═════ SUPPLIED DATA

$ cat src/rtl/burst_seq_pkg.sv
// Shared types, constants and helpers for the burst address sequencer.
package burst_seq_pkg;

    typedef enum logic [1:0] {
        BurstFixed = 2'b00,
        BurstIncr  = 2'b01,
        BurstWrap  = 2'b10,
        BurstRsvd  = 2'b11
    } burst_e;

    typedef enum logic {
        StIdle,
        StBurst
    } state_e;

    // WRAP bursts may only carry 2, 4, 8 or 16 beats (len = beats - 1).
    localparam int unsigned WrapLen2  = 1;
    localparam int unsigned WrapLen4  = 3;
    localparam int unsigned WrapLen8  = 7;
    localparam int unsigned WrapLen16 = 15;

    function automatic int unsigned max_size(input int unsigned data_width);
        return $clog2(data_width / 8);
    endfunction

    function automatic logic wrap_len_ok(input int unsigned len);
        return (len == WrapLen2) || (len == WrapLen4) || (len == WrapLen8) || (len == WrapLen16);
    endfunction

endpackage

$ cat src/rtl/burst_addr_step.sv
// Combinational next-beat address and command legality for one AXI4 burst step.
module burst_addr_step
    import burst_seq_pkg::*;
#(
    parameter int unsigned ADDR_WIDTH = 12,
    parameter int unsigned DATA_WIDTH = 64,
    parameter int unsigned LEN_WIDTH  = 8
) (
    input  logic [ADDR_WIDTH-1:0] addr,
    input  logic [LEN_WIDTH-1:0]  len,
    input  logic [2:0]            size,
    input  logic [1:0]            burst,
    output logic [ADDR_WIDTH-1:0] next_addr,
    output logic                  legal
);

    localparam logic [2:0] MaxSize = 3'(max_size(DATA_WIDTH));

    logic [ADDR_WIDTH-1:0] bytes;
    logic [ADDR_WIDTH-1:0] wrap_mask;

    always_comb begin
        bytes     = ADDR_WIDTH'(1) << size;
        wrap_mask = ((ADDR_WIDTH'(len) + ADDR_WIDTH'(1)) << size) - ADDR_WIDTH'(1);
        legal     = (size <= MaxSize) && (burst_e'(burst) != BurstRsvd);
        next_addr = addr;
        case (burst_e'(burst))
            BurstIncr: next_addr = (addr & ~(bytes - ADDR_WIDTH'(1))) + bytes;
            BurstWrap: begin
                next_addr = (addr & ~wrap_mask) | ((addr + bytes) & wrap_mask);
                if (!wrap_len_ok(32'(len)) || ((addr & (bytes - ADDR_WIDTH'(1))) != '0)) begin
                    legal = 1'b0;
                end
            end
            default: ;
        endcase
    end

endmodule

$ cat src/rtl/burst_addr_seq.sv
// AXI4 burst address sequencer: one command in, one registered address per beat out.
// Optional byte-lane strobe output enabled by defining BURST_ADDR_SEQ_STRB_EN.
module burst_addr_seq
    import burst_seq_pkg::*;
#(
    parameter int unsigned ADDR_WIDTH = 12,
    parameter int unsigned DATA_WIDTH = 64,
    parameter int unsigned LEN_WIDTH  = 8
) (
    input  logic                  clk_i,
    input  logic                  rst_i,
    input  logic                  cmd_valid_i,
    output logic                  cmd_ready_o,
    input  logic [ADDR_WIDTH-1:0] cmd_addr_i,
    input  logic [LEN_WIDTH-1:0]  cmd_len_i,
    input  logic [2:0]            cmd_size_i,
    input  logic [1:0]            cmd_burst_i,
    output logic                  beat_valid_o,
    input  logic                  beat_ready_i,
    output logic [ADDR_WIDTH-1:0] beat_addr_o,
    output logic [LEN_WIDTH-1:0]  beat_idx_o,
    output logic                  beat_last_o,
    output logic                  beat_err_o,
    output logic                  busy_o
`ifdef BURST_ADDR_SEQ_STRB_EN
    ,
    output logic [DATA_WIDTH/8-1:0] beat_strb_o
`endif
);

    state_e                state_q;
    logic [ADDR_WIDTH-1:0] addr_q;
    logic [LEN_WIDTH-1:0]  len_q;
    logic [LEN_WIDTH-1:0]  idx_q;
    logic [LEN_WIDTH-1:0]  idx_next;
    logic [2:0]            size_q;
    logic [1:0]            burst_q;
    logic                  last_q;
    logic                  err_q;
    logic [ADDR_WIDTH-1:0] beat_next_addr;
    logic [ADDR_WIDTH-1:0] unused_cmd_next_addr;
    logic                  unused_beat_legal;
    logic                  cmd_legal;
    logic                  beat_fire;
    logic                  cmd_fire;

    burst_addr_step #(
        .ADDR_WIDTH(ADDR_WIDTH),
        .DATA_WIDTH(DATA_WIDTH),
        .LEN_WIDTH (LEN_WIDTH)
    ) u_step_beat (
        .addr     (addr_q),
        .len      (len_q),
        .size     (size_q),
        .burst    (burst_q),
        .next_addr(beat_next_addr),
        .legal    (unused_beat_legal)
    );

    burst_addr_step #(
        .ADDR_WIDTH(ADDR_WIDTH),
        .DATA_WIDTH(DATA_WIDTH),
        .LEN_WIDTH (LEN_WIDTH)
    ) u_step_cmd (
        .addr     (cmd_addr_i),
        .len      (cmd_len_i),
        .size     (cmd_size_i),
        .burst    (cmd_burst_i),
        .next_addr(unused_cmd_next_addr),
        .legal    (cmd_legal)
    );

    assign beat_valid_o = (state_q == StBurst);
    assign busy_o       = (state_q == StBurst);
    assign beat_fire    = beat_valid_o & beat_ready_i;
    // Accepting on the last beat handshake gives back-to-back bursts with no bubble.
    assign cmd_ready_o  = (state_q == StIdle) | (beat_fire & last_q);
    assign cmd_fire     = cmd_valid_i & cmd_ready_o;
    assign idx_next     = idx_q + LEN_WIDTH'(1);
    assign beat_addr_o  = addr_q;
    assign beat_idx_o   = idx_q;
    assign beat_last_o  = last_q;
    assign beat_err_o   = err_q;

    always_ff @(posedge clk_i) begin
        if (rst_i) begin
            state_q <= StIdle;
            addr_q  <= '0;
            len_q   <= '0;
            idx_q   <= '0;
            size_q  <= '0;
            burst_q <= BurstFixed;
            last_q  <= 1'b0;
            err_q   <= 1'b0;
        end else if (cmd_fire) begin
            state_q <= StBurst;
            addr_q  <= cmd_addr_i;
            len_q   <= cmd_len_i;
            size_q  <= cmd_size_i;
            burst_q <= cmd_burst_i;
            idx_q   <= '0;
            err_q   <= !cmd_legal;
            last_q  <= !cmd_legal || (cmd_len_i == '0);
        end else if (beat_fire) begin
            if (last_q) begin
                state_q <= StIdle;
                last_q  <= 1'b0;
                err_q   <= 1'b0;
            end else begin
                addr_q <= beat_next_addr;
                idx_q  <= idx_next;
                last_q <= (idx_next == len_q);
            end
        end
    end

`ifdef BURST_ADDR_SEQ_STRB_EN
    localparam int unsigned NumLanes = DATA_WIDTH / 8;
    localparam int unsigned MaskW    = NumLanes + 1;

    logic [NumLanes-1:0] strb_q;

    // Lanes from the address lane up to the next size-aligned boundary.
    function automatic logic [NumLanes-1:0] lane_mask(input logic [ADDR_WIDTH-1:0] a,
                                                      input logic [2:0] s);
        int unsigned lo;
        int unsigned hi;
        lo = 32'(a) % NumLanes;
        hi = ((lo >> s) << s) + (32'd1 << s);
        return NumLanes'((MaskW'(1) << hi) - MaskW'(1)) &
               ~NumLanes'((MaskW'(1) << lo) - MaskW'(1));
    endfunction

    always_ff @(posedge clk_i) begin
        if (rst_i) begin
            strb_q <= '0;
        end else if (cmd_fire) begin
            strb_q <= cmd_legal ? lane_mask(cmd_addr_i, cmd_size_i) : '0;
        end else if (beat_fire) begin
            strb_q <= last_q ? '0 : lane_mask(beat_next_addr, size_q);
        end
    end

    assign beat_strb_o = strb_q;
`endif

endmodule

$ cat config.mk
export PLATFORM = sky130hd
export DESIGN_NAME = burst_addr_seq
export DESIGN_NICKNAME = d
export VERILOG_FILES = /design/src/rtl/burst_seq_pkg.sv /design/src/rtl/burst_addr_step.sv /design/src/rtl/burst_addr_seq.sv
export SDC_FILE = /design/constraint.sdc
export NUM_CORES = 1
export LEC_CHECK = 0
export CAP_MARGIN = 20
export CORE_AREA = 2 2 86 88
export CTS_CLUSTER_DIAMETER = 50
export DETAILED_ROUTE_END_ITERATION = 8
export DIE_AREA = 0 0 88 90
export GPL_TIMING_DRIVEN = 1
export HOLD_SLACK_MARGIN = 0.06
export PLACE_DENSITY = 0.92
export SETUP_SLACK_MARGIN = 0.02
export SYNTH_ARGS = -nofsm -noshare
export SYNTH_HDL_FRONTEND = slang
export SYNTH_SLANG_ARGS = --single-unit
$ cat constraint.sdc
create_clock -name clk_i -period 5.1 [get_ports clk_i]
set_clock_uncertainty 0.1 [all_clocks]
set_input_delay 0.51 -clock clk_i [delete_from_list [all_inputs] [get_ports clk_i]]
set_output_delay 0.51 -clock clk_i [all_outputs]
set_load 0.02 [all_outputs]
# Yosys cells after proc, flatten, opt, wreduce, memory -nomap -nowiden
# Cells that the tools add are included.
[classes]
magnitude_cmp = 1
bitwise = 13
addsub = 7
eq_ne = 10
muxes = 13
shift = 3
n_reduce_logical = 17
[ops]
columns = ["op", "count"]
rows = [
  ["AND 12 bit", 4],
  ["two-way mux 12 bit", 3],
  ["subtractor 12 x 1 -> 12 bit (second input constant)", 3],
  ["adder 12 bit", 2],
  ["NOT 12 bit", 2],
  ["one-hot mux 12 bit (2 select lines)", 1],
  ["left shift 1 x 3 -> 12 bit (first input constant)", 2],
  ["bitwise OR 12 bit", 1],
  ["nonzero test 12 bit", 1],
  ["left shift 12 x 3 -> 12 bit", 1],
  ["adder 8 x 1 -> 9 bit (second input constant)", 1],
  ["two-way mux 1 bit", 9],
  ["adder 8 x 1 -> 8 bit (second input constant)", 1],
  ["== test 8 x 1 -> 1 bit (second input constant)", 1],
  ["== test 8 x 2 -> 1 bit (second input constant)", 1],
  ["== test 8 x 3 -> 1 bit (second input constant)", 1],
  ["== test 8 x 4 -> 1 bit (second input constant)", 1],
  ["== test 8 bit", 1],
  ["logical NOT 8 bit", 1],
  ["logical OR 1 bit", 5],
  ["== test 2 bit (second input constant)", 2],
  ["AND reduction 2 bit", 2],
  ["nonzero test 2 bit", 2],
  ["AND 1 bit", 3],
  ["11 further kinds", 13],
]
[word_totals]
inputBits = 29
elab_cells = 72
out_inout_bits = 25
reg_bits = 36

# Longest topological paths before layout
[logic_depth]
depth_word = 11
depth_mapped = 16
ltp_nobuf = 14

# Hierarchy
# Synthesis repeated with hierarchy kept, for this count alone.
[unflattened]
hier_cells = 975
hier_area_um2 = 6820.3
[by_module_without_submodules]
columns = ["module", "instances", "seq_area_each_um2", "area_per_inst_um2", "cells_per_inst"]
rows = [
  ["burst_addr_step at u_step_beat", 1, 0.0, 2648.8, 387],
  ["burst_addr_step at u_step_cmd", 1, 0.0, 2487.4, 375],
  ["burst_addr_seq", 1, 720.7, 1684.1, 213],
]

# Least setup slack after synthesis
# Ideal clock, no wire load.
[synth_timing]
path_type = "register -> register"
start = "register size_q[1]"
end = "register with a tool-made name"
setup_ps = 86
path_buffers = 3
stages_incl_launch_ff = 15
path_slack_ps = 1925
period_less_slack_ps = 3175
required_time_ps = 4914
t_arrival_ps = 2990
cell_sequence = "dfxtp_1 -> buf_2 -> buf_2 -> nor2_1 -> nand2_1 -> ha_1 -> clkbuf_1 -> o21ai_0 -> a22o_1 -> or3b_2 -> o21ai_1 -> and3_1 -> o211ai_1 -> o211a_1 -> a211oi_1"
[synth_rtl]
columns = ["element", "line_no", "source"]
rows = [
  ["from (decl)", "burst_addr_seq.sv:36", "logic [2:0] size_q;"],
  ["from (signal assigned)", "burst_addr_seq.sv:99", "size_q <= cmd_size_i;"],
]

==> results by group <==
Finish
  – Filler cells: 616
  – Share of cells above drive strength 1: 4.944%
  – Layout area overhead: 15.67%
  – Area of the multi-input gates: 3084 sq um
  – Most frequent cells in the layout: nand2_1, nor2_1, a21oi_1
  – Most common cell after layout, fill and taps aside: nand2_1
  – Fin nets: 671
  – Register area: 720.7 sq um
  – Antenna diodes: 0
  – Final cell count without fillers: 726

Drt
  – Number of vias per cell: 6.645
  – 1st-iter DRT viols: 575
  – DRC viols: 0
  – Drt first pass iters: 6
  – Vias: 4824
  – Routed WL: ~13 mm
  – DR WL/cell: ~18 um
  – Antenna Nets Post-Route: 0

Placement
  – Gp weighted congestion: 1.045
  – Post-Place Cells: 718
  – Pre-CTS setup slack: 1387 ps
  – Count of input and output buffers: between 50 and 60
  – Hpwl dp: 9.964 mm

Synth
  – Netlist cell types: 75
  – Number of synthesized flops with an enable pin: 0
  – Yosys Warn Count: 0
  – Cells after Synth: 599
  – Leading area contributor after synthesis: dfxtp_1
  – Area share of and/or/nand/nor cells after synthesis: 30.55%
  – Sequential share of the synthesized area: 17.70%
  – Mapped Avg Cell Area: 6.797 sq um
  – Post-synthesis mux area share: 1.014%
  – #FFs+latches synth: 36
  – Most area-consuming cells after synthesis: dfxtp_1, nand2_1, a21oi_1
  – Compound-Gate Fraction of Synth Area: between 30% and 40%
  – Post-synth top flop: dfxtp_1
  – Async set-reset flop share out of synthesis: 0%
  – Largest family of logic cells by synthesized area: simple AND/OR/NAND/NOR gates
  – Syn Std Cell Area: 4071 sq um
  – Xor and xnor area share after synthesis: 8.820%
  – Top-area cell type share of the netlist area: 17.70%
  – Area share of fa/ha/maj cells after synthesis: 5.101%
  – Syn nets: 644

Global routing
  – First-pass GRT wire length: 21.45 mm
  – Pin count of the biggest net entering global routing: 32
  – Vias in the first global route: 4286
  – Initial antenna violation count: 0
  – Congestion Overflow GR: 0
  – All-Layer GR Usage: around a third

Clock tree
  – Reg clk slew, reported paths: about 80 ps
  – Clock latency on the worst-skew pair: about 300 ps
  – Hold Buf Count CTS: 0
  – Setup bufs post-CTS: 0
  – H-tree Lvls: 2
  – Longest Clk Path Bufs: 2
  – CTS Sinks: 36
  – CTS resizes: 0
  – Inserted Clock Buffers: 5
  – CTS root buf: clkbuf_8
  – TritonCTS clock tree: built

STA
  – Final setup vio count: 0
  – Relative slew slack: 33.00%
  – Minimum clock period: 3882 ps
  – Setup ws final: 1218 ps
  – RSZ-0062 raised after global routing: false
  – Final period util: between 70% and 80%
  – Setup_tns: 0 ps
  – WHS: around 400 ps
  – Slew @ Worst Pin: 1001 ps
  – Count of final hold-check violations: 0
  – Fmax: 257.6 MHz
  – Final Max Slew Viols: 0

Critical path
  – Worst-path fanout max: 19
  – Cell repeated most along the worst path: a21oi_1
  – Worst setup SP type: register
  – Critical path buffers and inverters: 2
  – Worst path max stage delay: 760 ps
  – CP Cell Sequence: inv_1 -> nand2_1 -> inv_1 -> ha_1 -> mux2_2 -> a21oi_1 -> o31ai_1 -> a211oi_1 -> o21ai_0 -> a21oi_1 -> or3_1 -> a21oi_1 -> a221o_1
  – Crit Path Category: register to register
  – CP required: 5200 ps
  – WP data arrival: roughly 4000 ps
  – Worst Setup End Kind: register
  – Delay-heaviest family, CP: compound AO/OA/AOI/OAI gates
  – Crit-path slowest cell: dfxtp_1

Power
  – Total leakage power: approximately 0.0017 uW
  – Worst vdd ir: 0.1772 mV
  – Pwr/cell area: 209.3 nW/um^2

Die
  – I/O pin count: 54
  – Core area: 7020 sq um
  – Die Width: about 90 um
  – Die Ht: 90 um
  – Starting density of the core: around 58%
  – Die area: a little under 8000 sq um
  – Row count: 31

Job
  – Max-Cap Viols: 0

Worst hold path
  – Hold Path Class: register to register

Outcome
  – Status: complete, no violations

══════════

▶ YOUR OBJECTIVE: All that belongs in the answer is the lines from the start of the entries above through the line containing "if (!wrap_len_ok(32'(len)) ||", each given exactly.

▶ YOUR RESPONSE:
$ cat src/rtl/burst_seq_pkg.sv
// Shared types, constants and helpers for the burst address sequencer.
package burst_seq_pkg;

    typedef enum logic [1:0] {
        BurstFixed = 2'b00,
        BurstIncr  = 2'b01,
        BurstWrap  = 2'b10,
        BurstRsvd  = 2'b11
    } burst_e;

    typedef enum logic {
        StIdle,
        StBurst
    } state_e;

    // WRAP bursts may only carry 2, 4, 8 or 16 beats (len = beats - 1).
    localparam int unsigned WrapLen2  = 1;
    localparam int unsigned WrapLen4  = 3;
    localparam int unsigned WrapLen8  = 7;
    localparam int unsigned WrapLen16 = 15;

    function automatic int unsigned max_size(input int unsigned data_width);
        return $clog2(data_width / 8);
    endfunction

    function automatic logic wrap_len_ok(input int unsigned len);
        return (len == WrapLen2) || (len == WrapLen4) || (len == WrapLen8) || (len == WrapLen16);
    endfunction

endpackage

$ cat src/rtl/burst_addr_step.sv
// Combinational next-beat address and command legality for one AXI4 burst step.
module burst_addr_step
    import burst_seq_pkg::*;
#(
    parameter int unsigned ADDR_WIDTH = 12,
    parameter int unsigned DATA_WIDTH = 64,
    parameter int unsigned LEN_WIDTH  = 8
) (
    input  logic [ADDR_WIDTH-1:0] addr,
    input  logic [LEN_WIDTH-1:0]  len,
    input  logic [2:0]            size,
    input  logic [1:0]            burst,
    output logic [ADDR_WIDTH-1:0] next_addr,
    output logic                  legal
);

    localparam logic [2:0] MaxSize = 3'(max_size(DATA_WIDTH));

    logic [ADDR_WIDTH-1:0] bytes;
    logic [ADDR_WIDTH-1:0] wrap_mask;

    always_comb begin
        bytes     = ADDR_WIDTH'(1) << size;
        wrap_mask = ((ADDR_WIDTH'(len) + ADDR_WIDTH'(1)) << size) - ADDR_WIDTH'(1);
        legal     = (size <= MaxSize) && (burst_e'(burst) != BurstRsvd);
        next_addr = addr;
        case (burst_e'(burst))
            BurstIncr: next_addr = (addr & ~(bytes - ADDR_WIDTH'(1))) + bytes;
            BurstWrap: begin
                next_addr = (addr & ~wrap_mask) | ((addr + bytes) & wrap_mask);
                if (!wrap_len_ok(32'(len)) || ((addr & (bytes - ADDR_WIDTH'(1))) != '0)) begin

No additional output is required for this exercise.